Existing symplectic neural networks (e.g., SympNets) require uniformly sampled training data, limiting their applicability to real-world Hamiltonian systems observed on non-uniform time grids. Method: We propose Time-adaptive Symplectic Networks (TSympNets), the first framework enabling modeling of both separable and non-autonomous Hamiltonian systems on arbitrary, non-uniform time meshes. TSympNets integrate time-adaptive mechanisms into the SympNets architecture by unifying numerical ODE solvers with deep learning, while rigorously preserving the symplectic structure. Contribution/Results: Theoretically, we establish a universal approximation theorem for TSympNets on separable Hamiltonian systems, rectify a critical flaw in prior symmetric mapping approximation proofs, and prove that such approximation cannot be extended to non-separable cases. Experimentally, TSympNets achieve significantly higher accuracy and robustness compared to state-of-the-art baselines across diverse non-uniform sampling regimes.

Measurement data is often sampled irregularly i.e. not on equidistant time grids. This is also true for Hamiltonian systems. However, existing machine learning methods, which learn symplectic integrators, such as SympNets [20] and HénonNets [4] still require training data generated by fixed step sizes. To learn time-adaptive symplectic integrators, an extension to SympNets, which we call TSympNets, was introduced in [20]. We adapt the architecture of TSympNets and extend them to non-autonomous Hamiltonian systems.
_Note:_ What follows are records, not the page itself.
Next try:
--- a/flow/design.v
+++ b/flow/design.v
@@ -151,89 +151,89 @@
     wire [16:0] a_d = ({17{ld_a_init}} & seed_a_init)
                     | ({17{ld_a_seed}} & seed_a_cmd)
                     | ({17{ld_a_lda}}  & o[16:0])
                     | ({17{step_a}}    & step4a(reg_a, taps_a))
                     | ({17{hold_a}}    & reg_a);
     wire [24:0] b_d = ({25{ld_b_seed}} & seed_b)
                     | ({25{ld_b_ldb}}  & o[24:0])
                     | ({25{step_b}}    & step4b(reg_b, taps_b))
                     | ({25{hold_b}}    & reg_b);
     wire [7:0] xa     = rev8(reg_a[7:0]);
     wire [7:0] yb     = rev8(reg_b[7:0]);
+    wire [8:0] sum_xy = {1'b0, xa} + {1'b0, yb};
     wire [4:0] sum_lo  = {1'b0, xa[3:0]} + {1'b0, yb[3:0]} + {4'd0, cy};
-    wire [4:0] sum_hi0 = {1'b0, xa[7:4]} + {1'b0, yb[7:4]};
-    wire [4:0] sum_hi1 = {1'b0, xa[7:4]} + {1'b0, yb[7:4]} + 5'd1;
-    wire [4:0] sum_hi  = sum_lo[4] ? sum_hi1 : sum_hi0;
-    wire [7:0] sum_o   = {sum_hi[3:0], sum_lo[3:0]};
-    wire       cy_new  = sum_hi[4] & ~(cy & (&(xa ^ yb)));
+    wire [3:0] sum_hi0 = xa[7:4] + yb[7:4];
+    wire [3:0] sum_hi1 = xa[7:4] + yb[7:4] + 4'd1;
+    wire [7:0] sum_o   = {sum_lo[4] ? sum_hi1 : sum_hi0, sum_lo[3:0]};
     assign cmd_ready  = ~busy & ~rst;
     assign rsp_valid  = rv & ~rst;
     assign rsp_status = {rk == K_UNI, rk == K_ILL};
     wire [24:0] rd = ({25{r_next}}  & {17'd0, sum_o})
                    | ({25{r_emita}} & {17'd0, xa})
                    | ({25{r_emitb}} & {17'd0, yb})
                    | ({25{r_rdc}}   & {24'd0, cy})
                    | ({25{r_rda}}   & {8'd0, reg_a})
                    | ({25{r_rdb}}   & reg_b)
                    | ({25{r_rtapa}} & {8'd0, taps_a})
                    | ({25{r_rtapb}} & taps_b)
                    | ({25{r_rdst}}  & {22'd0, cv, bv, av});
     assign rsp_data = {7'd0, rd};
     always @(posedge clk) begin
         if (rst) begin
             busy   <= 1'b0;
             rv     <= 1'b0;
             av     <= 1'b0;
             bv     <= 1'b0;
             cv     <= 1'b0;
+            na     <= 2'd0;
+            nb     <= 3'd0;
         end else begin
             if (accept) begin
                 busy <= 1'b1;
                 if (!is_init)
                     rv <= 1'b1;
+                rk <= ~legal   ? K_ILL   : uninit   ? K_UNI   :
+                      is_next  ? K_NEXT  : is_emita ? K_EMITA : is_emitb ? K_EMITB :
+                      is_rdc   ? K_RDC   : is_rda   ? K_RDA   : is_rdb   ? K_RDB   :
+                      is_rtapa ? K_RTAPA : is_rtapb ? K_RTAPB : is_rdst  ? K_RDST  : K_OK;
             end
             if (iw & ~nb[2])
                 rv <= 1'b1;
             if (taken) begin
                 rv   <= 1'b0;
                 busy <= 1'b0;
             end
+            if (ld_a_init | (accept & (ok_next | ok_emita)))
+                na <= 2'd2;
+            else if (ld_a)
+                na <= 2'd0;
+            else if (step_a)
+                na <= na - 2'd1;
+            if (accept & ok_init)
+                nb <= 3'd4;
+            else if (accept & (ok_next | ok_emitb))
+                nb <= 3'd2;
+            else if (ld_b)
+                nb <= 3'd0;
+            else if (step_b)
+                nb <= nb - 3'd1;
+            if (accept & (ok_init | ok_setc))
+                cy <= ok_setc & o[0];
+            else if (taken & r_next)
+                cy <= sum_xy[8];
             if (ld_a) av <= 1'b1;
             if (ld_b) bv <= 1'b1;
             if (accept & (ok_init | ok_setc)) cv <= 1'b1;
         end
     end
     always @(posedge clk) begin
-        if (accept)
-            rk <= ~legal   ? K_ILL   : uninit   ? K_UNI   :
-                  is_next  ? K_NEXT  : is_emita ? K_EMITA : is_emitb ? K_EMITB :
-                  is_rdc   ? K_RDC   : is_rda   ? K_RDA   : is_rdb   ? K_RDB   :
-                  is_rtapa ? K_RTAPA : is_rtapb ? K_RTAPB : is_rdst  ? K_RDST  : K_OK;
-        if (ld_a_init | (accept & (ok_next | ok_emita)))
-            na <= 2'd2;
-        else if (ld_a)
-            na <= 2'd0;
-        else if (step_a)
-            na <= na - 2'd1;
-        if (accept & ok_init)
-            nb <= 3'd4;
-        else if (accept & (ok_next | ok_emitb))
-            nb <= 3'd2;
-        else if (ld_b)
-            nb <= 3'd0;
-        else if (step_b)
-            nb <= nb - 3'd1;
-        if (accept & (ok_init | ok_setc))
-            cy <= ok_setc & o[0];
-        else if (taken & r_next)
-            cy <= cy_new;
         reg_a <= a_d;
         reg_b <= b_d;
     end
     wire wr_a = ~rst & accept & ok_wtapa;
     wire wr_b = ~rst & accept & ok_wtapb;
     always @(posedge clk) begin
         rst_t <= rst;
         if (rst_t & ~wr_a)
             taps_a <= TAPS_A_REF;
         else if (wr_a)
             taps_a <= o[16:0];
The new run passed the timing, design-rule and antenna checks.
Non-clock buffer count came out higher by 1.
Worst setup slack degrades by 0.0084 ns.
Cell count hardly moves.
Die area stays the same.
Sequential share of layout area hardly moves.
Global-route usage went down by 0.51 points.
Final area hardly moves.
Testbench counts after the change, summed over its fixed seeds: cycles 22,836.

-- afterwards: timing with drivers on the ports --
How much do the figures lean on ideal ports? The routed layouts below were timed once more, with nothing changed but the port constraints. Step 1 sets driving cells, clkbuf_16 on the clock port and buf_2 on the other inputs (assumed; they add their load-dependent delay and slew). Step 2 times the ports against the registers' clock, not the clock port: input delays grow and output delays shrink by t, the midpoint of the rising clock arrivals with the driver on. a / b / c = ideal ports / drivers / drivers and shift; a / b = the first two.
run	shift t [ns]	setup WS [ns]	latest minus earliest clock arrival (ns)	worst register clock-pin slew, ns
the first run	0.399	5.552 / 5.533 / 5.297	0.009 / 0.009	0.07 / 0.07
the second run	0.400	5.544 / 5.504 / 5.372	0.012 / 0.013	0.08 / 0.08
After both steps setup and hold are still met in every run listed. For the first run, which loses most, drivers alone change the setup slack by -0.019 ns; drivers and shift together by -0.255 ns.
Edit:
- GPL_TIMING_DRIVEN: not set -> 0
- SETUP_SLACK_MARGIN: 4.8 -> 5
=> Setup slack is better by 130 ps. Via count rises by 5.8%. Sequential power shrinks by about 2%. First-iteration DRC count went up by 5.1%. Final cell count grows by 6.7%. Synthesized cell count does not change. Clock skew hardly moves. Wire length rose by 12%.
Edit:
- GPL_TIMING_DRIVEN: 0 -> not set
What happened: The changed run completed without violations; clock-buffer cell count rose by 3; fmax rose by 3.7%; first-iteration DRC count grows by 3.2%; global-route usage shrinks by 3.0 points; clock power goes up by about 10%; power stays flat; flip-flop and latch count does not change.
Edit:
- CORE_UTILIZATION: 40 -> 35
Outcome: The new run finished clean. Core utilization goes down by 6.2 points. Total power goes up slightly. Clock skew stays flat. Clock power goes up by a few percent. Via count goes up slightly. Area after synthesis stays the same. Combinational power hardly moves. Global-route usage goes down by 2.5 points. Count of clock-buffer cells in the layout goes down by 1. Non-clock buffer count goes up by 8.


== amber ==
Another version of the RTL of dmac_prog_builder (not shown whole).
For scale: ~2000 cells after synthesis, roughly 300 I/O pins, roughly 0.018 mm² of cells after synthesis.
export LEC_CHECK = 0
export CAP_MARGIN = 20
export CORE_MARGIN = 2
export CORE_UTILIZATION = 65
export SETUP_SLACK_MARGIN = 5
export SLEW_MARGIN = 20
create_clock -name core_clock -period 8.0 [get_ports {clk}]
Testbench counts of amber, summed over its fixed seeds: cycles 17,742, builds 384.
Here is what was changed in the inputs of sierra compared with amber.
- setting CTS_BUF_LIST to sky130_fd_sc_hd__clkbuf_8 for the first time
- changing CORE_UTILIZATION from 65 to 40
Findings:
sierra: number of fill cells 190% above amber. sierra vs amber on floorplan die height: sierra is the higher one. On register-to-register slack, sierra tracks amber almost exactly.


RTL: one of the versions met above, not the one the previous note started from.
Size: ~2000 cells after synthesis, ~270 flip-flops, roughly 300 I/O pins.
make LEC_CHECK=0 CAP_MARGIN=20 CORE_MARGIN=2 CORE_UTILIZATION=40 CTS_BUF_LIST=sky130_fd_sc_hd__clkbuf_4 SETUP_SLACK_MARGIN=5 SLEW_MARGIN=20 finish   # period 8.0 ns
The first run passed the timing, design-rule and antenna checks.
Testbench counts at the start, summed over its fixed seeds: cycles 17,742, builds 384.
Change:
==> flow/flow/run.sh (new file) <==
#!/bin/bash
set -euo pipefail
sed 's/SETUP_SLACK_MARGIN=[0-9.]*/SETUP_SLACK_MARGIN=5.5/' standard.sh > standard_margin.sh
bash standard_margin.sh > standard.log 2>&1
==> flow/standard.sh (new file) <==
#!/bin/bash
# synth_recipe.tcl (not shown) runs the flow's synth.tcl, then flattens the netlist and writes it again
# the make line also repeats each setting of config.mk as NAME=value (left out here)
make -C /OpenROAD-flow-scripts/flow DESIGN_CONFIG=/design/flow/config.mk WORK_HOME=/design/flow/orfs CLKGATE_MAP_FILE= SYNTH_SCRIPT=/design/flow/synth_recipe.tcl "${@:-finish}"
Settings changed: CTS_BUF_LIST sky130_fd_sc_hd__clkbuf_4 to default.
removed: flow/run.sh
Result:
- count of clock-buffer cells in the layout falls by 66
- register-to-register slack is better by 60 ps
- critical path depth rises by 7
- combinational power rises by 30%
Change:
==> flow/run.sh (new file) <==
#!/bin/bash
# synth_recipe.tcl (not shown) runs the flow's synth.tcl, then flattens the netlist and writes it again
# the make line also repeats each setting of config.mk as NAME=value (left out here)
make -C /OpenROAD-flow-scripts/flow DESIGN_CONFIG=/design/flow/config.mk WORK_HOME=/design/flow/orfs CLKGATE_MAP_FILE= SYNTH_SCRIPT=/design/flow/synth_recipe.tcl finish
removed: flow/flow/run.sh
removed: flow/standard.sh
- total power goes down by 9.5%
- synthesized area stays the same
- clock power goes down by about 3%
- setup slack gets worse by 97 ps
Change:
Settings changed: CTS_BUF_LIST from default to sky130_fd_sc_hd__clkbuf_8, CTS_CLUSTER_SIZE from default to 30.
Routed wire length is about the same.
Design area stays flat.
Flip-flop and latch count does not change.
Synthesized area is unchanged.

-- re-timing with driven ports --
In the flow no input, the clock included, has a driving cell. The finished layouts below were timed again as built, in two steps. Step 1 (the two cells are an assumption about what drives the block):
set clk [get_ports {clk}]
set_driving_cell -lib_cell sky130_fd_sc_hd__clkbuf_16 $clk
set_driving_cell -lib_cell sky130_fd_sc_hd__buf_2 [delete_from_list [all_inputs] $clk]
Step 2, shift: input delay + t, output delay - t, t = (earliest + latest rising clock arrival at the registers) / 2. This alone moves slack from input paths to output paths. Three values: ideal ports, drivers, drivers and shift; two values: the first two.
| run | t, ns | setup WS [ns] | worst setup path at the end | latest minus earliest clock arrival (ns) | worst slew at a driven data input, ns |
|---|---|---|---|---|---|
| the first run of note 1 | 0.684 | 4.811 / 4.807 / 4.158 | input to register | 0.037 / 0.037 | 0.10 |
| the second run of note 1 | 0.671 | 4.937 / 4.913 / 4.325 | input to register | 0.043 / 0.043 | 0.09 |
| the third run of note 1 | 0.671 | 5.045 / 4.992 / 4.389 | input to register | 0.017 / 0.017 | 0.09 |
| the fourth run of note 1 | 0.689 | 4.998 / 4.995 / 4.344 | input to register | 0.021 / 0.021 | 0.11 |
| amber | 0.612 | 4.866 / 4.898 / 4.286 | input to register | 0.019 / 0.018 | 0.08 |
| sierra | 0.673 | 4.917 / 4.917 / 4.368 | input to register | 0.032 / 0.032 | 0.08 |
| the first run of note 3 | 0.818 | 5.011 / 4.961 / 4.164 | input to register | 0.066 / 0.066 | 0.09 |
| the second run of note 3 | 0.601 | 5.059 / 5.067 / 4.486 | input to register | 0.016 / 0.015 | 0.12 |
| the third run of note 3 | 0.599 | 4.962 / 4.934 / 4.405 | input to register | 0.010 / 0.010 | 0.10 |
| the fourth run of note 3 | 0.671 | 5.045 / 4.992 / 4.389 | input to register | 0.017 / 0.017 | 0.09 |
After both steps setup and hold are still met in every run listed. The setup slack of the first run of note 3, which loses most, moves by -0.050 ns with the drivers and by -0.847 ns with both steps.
Background: an optimization exercise with open tools, aiming at small area. Do not read the settings as production practice. Only simulation tests tie the RTL to the original design; equivalence was not proved. Power figures rest on the tool's default switching activity, not on a simulated workload.

===== run.sh =====
#!/bin/bash
# synth_recipe.tcl (not shown) runs the flow's synth.tcl, then flattens the netlist and writes it again
# the make line also repeats each setting of config.mk as NAME=value (left out here)
make -C /OpenROAD-flow-scripts/flow DESIGN_CONFIG=/design/flow/config.mk WORK_HOME=/design/flow/orfs CLKGATE_MAP_FILE= SYNTH_SCRIPT=/design/flow/synth_recipe.tcl finish

===== config.mk =====
export PLATFORM = sky130hd
export DESIGN_NAME = spark16_core
export DESIGN_NICKNAME = spark16_core
export VERILOG_FILES = /design/flow/design.v
export SDC_FILE = /design/flow/constraint.sdc
export NUM_CORES = 4
export LEC_CHECK = 0
export CAP_MARGIN = 20
export CORE_MARGIN = 2
export CORE_UTILIZATION = 40
export SLEW_MARGIN = 20

===== constraint.sdc =====
create_clock -name core_clock -period 10.0 [get_ports {clk}]
set_input_delay 2.0000 -clock core_clock [delete_from_list [all_inputs] [get_ports {clk}]]
set_output_delay 2.0000 -clock core_clock [all_outputs]
set_load 0.01 [all_outputs]
Source: an optimization exercise on an open RTL-to-GDS flow (aim: small area, a short achievable clock period and few clock cycles). Production flows keep margins and buffers that such runs may drop. No functional check of the RTL was part of any run shown here. No activity file was given, so power comes from the tool's default toggle rates.

==> design/flow/config.mk <==
export PLATFORM = sky130hd
export DESIGN_NAME = cfc
export DESIGN_NICKNAME = cfc
export VERILOG_FILES = /design/flow/design.v
export SDC_FILE = /design/flow/constraint.sdc
export NUM_CORES = 4
export LEC_CHECK = 0
export CAP_MARGIN = 20
export CORE_MARGIN = 2
export CORE_UTILIZATION = 40
export SETUP_SLACK_MARGIN = 4
export SLEW_MARGIN = 20
==> design/flow/constraint.sdc <==
create_clock -name core_clock -period 8.0 [get_ports {clk}]
set_input_delay 1.6000 -clock core_clock [delete_from_list [all_inputs] [get_ports {clk}]]
set_output_delay 1.6000 -clock core_clock [all_outputs]
set_load 0.01 [all_outputs]
==> design/flow/design.v <==
module cfc_ecc_name (
    input  wire [4:0] seg,
    output reg  [4:0] name     
);
    always @(*) begin
        case (seg)
            5'h02: name = 5'd1;    
            5'h03: name = 5'd2;    
            5'h04: name = 5'd3;    
            5'h05: name = 5'd4;    
            5'h06: name = 5'd5;    
            5'h07: name = 5'd6;    
            5'h08: name = 5'd7;    
            5'h09: name = 5'd8;    
            5'h0A: name = 5'd9;    
            5'h0B: name = 5'd10;   
            5'h0C: name = 5'd11;   
            5'h0D: name = 5'd12;   
            5'h0E: name = 5'd13;   
            5'h0F: name = 5'd14;   
            5'h11: name = 5'd15;   
            5'h12: name = 5'd16;   
            5'h13: name = 5'd17;   
            5'h16: name = 5'd18;   
            5'h17: name = 5'd19;   
            5'h18: name = 5'd20;   
            5'h19: name = 5'd21;   
            5'h1A: name = 5'd22;   
            5'h1B: name = 5'd23;   
            5'h1C: name = 5'd24;   
            default: name = 5'd0;  
        endcase
    end
endmodule
module cfc_alc_decode (
    input  wire [4:0] bitno,
    output reg  [1:0] field,   
    output reg  [4:0] idbit    
);
    always @(*) begin
        field = 2'd0;
        idbit = 5'd0;
        if (bitno <= 5'd10) begin
            idbit = 5'd28 - bitno;
        end else if (bitno == 5'd11) begin
            field = 2'd1;
        end else if (bitno == 5'd12) begin
            field = 2'd2;
        end else if (bitno == 5'd31) begin
            field = 2'd3;
        end else begin
            idbit = 5'd30 - bitno;
        end
    end
endmodule
module cfc_classify (
    input  wire [7:0] sr,
    input  wire [7:0] ewlr,
    input  wire [7:0] rxerr,
    input  wire [7:0] txerr,
    output reg  [1:0] cls      
);
    always @(*) begin
        if (sr[7] || txerr == 8'd255)
            cls = 2'd3;
        else if (rxerr[7] || txerr[7])
            cls = 2'd2;
        else if (rxerr >= ewlr || txerr >= ewlr)
            cls = 2'd1;
        else
            cls = 2'd0;
    end
endmodule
So far the approximation qualities of TSympNets were unknown. We close this gap by providing a universal approximation theorem for separable Hamiltonian systems and show that it is not possible to extend it to non-separable Hamiltonian systems. To investigate these theoretical approximation capabilities, we perform different numerical experiments. Furthermore we fix a mistake in a proof of a substantial theorem [25, Theorem 2] for the approximation of symplectic maps in general, but specifically for symplectic machine learning methods.